BBB disintegration is a threatening event in hypoxic ischemic encephalopathy after CA, causing fatal brain edema closely associated with poor prognosis. Osmotherapy is the conventional treatment for cerebral edema, by employing hypertonic saline or mannitol. However, under BBB dysfunction conditions, hypertonic saline or mannitol may accumulate within the brain, therefore potentiating edema formation. In fact, previous studies have indicated that hypertonic treatment fails to improve the outcome when administered after CA/CPR [
38,
39]. Besides, osmotherapy is unlikely to alleviate, but may aggravate, the pro-inflammatory response of extravasated toxic substances [
40]. From a clinical point of view, osmotherapy after CA/CPR remains an understudied topic due to these counterproductive effects. In this respect, preventing edema by enhancing BBB integrity is preferable to osmotherapy for treating the already swollen brain. Accumulating studies have demonstrated that targeting TRPM4 could be a new perspective for maintaining BBB integrity [
14,
16,
41]. FFA was reported to ameliorate capillary fragmentation and secondary hemorrhage following spinal cord injury by blocking TRPM4 [
42]. In the current study, we further provide encouraging evidence that FFA ameliorates BBB disruption and consequent edema formation following CA/CPR, supporting FFA as a promising agent in the rescue of BBB breakdown, which has important clinical implications given the considerable incidence rate of cerebral edema in CA/CPR patients.
Neuroinflammation plays a cardinal role in hypoxic ischemic encephalopathy resulting from CA/CPR [
33]. Microglia may become activated for many weeks and develop a macrophage-like capacity to initiate inflammatory cascades of the CNS after CA/CPR. Classically activated microglia/macrophages secrete adverse cytokines that worsen brain injury and impede damaged tissue remodeling, whereas alternatively activated microglia/macrophages release anti-inflammatory mediators that hasten brain repair and potentiate the phagocytosis of dying cells [
43]. Endowing activated microglia with a neuroprotective phenotype was found to improve outcomes in a model of CA/CPR [
44,
45]. Moreover, a previous study demonstrated that microglia depletion by intrahippocampal injection of liposome-encapsulated clodronate was not sufficient to salvage neuronal degeneration after CA/CPR [
46], which further supports that the balance between the numbers of reparative versus deleterious microglia/macrophages phenotypes rather than indiscriminate suppression of microglia activation may be instrumental in optimal brain repair and neurologic recovery.
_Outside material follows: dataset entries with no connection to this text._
### config.mk
export PLATFORM = sky130hd
export DESIGN_NAME = chgi_port
export DESIGN_NICKNAME = d
export VERILOG_FILES = /design/src/rtl/chgi_pkg.sv /design/src/rtl/chgi_sync.sv /design/src/rtl/chgi_port.sv
export SDC_FILE = /design/constraint.sdc
export NUM_CORES = 1
export LEC_CHECK = 0
export BUFFER_PORTS_ARGS = -buffer_cell sky130_fd_sc_hd__buf_2
export CAP_MARGIN = 25
export CELL_PAD_IN_SITES_DETAIL_PLACEMENT = 0
export CELL_PAD_IN_SITES_GLOBAL_PLACEMENT = 1
export CORE_MARGIN = 5
export CORE_UTILIZATION = 48
export CTS_BUF_LIST = sky130_fd_sc_hd__clkbuf_8
export CTS_CLUSTER_SIZE = 24
export DETAILED_ROUTE_END_ITERATION = 10
export PLACE_DENSITY_LB_ADDON = 0.1
export SLEW_MARGIN = 0
export SYNTH_ARGS = -nofsm -noshare
export SYNTH_HDL_FRONTEND = slang
export SYNTH_SLANG_ARGS = --single-unit
### constraint.sdc
create_clock -name sys_clk -period 4.19 [get_ports sys_clk]
set_input_delay 0.6285 -clock sys_clk [delete_from_list [all_inputs] [get_ports sys_clk]]
set_output_delay 0.6285 -clock sys_clk [all_outputs]
set_load 0.03 [all_outputs]
==> config.mk <==
export PLATFORM = sky130hd
export DESIGN_NAME = mrf_mode_register
export DESIGN_NICKNAME = d
export VERILOG_FILES = /design/src/hdl/mrf_pkg.sv /design/src/hdl/mrf_mode_register.sv
export SDC_FILE = /design/constraint.sdc
export NUM_CORES = 1
export LEC_CHECK = 0
export BUFFER_PORTS_ARGS = -buffer_cell sky130_fd_sc_hd__buf_2
export CORE_UTILIZATION = 35
export CTS_CLUSTER_DIAMETER = 50
export CTS_CLUSTER_SIZE = 20
export DETAILED_ROUTE_END_ITERATION = 8
export PLACE_DENSITY = 0.68
export REMOVE_ABC_BUFFERS = 1
export SLEW_MARGIN = 10
export SYNTH_ARGS = -nofsm -noshare
export SYNTH_HDL_FRONTEND = slang
export SYNTH_SLANG_ARGS = --single-unit
==> constraint.sdc <==
create_clock -name clk_sys_in -period 1.8 [get_ports clk_sys_in]
set_input_delay 0.18 -clock clk_sys_in [delete_from_list [all_inputs] [get_ports clk_sys_in]]
set_output_delay 0.18 -clock clk_sys_in [all_outputs]
set_load 0.01 [all_outputs]
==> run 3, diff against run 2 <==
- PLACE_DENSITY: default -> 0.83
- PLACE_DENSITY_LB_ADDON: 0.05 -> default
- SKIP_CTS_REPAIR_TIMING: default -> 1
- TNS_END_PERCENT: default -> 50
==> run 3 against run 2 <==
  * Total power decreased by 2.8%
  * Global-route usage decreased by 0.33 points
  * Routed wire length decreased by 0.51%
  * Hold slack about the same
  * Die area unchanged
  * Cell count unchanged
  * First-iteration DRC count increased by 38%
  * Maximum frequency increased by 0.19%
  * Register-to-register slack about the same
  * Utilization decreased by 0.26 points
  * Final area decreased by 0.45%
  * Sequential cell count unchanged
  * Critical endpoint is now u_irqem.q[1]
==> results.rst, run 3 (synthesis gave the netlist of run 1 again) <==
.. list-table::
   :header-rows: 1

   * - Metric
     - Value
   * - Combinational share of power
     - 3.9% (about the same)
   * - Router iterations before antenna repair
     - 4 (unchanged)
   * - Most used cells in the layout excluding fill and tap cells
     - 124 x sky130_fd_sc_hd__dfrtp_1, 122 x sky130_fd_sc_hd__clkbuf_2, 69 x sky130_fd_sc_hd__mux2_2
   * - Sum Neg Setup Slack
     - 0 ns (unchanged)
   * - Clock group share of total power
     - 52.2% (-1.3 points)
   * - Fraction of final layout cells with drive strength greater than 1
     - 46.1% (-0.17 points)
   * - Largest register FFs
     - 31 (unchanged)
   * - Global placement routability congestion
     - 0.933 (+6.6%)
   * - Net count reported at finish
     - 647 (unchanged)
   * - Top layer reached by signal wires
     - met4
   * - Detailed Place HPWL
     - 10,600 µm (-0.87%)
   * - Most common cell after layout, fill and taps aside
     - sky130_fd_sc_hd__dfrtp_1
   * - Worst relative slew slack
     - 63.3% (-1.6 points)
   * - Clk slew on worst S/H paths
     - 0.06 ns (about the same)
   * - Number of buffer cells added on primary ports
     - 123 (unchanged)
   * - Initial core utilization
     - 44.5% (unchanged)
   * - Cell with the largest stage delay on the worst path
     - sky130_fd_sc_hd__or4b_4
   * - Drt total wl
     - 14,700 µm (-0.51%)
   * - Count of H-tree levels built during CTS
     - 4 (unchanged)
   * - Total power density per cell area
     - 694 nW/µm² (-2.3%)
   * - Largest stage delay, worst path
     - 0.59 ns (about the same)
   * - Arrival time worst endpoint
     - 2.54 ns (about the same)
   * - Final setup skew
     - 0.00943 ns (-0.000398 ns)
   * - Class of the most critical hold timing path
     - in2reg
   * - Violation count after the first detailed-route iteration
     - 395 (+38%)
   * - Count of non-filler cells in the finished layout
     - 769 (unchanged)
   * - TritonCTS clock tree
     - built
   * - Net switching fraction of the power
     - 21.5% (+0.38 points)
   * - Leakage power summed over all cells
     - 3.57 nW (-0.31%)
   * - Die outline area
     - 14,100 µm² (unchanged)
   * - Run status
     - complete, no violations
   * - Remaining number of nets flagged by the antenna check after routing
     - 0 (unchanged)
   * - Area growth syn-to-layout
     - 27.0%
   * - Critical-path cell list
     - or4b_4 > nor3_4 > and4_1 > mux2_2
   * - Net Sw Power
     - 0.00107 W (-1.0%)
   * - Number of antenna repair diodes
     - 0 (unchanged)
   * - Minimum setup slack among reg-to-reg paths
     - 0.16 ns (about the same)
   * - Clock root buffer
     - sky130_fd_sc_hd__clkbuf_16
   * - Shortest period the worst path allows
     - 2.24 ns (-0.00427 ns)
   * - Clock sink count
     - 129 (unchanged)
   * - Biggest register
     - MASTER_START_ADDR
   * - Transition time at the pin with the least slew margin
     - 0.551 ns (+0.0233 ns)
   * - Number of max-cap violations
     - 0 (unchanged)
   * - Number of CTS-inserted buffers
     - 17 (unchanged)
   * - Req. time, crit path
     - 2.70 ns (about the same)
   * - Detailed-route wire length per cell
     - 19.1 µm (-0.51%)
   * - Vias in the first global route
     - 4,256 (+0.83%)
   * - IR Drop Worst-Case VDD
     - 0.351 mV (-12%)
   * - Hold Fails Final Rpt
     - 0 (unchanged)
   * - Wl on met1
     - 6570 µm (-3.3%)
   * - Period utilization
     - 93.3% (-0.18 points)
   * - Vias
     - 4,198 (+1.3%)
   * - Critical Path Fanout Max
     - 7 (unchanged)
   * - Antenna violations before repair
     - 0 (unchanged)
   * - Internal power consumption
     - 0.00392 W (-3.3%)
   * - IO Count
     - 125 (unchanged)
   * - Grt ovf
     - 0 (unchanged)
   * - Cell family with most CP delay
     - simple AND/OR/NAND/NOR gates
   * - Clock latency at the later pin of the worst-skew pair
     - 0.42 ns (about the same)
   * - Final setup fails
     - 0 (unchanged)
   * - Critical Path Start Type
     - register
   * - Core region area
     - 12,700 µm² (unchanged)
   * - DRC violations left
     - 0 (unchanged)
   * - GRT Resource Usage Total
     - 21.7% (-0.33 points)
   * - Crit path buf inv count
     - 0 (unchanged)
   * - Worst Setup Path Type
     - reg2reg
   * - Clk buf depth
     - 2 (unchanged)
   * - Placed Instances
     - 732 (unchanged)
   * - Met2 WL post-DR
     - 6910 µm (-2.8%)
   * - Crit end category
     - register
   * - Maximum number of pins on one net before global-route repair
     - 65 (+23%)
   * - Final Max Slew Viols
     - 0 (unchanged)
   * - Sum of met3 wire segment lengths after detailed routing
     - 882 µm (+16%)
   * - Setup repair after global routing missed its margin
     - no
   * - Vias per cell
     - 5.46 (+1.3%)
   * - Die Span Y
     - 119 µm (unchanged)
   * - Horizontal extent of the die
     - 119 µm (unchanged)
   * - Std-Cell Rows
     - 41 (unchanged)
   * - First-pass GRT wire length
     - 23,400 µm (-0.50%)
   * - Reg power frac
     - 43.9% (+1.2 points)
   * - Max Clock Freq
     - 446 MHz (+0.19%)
### config.mk
export PLATFORM = sky130hd
export DESIGN_NAME = prr_regs
export DESIGN_NICKNAME = d
export VERILOG_FILES = /design/src/pkg/prr_pkg.sv /design/src/verilog/prr_switch_fsm.sv /design/src/verilog/prr_regs.sv
export SDC_FILE = /design/constraint.sdc
export NUM_CORES = 1
export LEC_CHECK = 0
export BUFFER_PORTS_ARGS = -buffer_cell sky130_fd_sc_hd__buf_2
export CORE_MARGIN = 1
export CORE_UTILIZATION = 54
export CTS_BUF_LIST = sky130_fd_sc_hd__clkbuf_8
export DETAILED_ROUTE_END_ITERATION = 6
export GPL_TIMING_DRIVEN = 0
export MAX_ROUTING_LAYER = met4
export PLACE_DENSITY = 0.8
export SKIP_CTS_REPAIR_TIMING = 1
export SLEW_MARGIN = 20
export SYNTH_ARGS = -nofsm -noshare
export SYNTH_HDL_FRONTEND = slang
export SYNTH_SLANG_ARGS = --single-unit
### constraint.sdc
create_clock -name clk_i -period 2.75 [get_ports clk_i]
set_clock_uncertainty 0.2 [all_clocks]
set_input_delay 0.275 -clock clk_i [delete_from_list [all_inputs] [get_ports clk_i]]
set_output_delay 0.275 -clock clk_i [all_outputs]
set_load 0.01 [all_outputs]
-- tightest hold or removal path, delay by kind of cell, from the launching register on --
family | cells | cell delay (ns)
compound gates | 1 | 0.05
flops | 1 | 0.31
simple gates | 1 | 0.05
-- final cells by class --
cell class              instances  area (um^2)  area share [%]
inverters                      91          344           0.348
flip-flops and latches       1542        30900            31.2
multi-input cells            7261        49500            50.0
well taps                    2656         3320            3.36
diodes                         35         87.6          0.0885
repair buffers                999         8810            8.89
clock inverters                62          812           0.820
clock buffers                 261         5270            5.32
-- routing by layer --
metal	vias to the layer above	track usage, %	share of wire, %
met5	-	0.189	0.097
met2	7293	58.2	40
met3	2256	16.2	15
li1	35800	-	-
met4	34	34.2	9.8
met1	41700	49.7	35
A recent study found that the administration of FFA inhibited microglia activation [
24]. Herein, we add to the current knowledge that FFA transforms microglia/macrophages from a pro-inflammatory functional status into an anti-inflammatory status after CA/CPR. Strikingly, CA/CPR not only triggered an elevation in the percentage of pro-inflammatory microglia/macrophages, but also increased the percentage of anti-inflammatory microglia/macrophages, suggesting self-protection of the brain in response to CA/CPR. Previous studies also found that anti-inflammatory cytokines, such as TGF-β and IL-10 increased in the brain following CA/CPR [
44,
47].
Sustained confrontation of dying cells is a major stimulus for harmful inflammatory reactions [
48]. After CA/CPR, the selectively vulnerable regions with extensive cellular debris and cell corpses act as reservoirs for various cytotoxicities and pro-inflammatory cytokines, conducing to overwhelming neuroinflammation and the enlargement of secondary injury. In addition to triggering inflammation, necrotic tissue hampers neural reorganization and repair. Considering that interfering with apoptosis and necrosis is still difficult to achieve in the clinical real-world setting, the promotion of the reparative microglia/macrophages phenotype associated with augmented clearance function toward damaged cells and cellular debris may be indispensable for timely eliminating the source of inflammation and ultimately enabling effective functional recovery. We illustrated that the phagocytosis of microglia/macrophages was strengthened after FFA administration, which could be a reasonable explanation for the reduced accumulation of damaged cells in the brain. Besides, the adhesion molecule ICAM-1 is largely exposed due to glycocalyx degradation during CA/CPR, which promotes neuroinflammation by mediating leukocyte adhesion to the BBB and eventually transmigration to brain tissue [
49]. We found that FFA treatment lowered the expression of ICAM-1, which contributed to the arrested amplification of neuroinflammation after CA/CPR. Altogether, our data reveal that FFA treatment after CA/CPR significantly optimizes the tissue-reparative function of microglia/macrophages to allow for better brain cleanup and a stronger capacity for neuroinflammation resolution, thereby averting further neuronal injury and favoring neurologic recovery.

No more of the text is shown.